歴史の検証に耐えられるたたかいを ―杉下委員長があいさつ

 大会の開会にあたって杉下委員長は、情勢の特徴、課題と取り組みの重点についてあいさつしました。
 杉下委員長はまず、政治、経済など危機が進行していること、この危機を政府・財界は労働者・国民の犠牲によって乗り越えようとしており、「小泉内閣の『聖域なき構造改革』はその犠牲を避けがたいものにしている」と指摘。「政治の役割、政治の責任はどこにあるのか。政治の責任は、国民のどんな痛みにも心をくだき、それを取り除くことにある。小泉内閣の聖域なき構造改革は、労働者・国民の願いに逆行するものだ」ときびしく批判しました。
 その上に立って杉下委員長は、雇用・失業問題、社会保障改悪についてふれました。
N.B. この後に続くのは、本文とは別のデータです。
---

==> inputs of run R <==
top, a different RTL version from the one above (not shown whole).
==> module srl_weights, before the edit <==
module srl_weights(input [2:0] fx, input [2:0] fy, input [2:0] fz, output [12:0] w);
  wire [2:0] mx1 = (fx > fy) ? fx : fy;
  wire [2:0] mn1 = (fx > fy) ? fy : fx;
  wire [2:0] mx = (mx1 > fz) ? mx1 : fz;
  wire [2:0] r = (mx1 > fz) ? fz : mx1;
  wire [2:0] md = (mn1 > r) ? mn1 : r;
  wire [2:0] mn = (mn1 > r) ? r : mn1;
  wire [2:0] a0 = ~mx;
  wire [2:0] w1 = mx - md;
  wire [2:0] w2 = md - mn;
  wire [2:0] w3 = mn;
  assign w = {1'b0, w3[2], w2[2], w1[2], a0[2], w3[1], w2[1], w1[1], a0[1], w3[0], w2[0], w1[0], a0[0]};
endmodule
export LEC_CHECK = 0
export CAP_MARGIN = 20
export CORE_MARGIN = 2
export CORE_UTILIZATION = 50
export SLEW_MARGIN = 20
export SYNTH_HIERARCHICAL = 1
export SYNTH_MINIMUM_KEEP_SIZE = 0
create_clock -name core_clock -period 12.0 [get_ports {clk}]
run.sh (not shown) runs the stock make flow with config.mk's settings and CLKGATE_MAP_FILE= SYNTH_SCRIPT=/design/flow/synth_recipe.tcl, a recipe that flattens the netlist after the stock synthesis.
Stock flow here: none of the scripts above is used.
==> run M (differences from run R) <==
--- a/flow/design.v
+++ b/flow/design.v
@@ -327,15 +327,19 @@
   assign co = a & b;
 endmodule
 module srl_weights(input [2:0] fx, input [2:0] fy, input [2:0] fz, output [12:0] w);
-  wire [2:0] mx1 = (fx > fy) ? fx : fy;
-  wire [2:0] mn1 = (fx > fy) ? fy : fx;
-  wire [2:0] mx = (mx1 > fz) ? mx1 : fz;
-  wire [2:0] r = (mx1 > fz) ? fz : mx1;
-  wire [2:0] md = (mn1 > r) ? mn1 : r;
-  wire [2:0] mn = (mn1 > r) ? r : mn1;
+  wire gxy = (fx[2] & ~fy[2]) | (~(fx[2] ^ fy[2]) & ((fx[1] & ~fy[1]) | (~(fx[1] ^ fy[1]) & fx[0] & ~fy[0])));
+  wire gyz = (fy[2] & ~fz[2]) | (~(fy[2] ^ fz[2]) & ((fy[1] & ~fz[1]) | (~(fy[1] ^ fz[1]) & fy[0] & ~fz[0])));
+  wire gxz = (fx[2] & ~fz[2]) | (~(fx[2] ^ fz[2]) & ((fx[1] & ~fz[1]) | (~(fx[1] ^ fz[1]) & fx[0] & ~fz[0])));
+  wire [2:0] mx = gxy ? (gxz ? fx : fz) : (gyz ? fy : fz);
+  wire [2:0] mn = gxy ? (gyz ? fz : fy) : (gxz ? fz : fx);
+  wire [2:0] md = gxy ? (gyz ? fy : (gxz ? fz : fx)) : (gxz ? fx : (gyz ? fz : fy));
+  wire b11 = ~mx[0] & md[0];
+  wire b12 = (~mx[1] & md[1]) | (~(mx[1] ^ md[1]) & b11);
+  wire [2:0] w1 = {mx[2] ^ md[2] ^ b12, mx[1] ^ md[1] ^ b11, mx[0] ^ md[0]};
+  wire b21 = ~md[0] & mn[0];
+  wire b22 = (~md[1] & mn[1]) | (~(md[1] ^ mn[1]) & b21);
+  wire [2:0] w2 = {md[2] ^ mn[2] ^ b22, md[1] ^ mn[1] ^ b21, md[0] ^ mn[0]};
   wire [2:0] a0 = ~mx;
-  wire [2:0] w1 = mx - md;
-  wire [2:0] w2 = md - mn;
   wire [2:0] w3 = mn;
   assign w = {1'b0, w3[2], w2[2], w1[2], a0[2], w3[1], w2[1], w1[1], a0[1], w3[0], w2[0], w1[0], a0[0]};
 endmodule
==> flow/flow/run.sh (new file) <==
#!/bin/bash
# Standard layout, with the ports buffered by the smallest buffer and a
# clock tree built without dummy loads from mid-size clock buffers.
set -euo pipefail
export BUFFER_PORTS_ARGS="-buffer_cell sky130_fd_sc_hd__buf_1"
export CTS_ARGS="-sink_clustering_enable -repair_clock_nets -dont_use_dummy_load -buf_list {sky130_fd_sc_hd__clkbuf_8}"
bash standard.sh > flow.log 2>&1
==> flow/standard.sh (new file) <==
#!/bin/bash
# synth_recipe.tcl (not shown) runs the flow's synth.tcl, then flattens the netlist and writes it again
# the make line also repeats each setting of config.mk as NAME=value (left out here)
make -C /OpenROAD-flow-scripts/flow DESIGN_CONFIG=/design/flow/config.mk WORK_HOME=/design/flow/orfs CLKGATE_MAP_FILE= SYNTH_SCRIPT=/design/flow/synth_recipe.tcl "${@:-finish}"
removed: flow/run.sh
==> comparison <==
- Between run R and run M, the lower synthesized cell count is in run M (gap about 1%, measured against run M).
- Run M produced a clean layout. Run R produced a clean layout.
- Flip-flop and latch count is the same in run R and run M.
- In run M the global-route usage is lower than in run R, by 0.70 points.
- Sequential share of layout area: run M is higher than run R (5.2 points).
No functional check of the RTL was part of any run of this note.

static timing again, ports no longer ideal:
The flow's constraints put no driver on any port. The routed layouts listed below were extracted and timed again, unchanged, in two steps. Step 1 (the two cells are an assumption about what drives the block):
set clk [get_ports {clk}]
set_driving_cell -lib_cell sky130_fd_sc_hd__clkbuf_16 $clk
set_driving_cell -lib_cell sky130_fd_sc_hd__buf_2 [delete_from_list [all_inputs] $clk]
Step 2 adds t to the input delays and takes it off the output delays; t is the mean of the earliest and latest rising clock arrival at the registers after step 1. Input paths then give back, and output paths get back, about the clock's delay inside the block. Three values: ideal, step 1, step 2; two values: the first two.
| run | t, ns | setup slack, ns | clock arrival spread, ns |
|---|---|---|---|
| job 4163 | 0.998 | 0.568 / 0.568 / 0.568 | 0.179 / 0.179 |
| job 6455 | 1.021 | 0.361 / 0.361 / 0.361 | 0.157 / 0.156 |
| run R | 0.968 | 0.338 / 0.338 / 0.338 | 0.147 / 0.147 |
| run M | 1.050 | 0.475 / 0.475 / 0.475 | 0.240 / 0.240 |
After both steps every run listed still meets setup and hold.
完全失業率が5%に達したこと、420万人が失業状態にあり、10人に1人が失業者という深刻な社会問題になっているにもかかわらず、小泉首相は「失業者が増えるのはやむ得ない」などと発言していることを批判し、「リストラ競争に拍車をかけているが、富の原動力である労働者をないがしろにするもので長続きしない。民間の失業問題は他人事ではない。公務労働者自らの問題として全力で取り組みたい」と決意を表明しました。また、社会保障への攻撃に対しても「国民と連帯してたたかうことが重要だ」と強調しました。
 次ぎに委員長は、働くルールの確立、公務員制度改悪とのたたかいについてふれ、「歴史の検証に耐えられるたたかいをしよう」とよびかけ、「この狙いと本質は国民と労働者に痛みを強いる政治と一体ですすめられている。物言わぬ反動行政の推進者に仕立てようとしている。行政サービスの低下、労働組合の弱体化を狙うものだ。こうした狙いを受け止め全力で奮闘しよう」と強調しました。
 最後に、杉下委員長は「情勢はきびしいが団結して、厚生労働行政の国民本位への転換に向けて全力でたたかおう」とよびかけ、あいさつを結びました。 


大会宣言(要旨)

 全厚生女性部規約第4条の規定に基づき、全厚生女性部第6回総会を下記の通り招集いたします。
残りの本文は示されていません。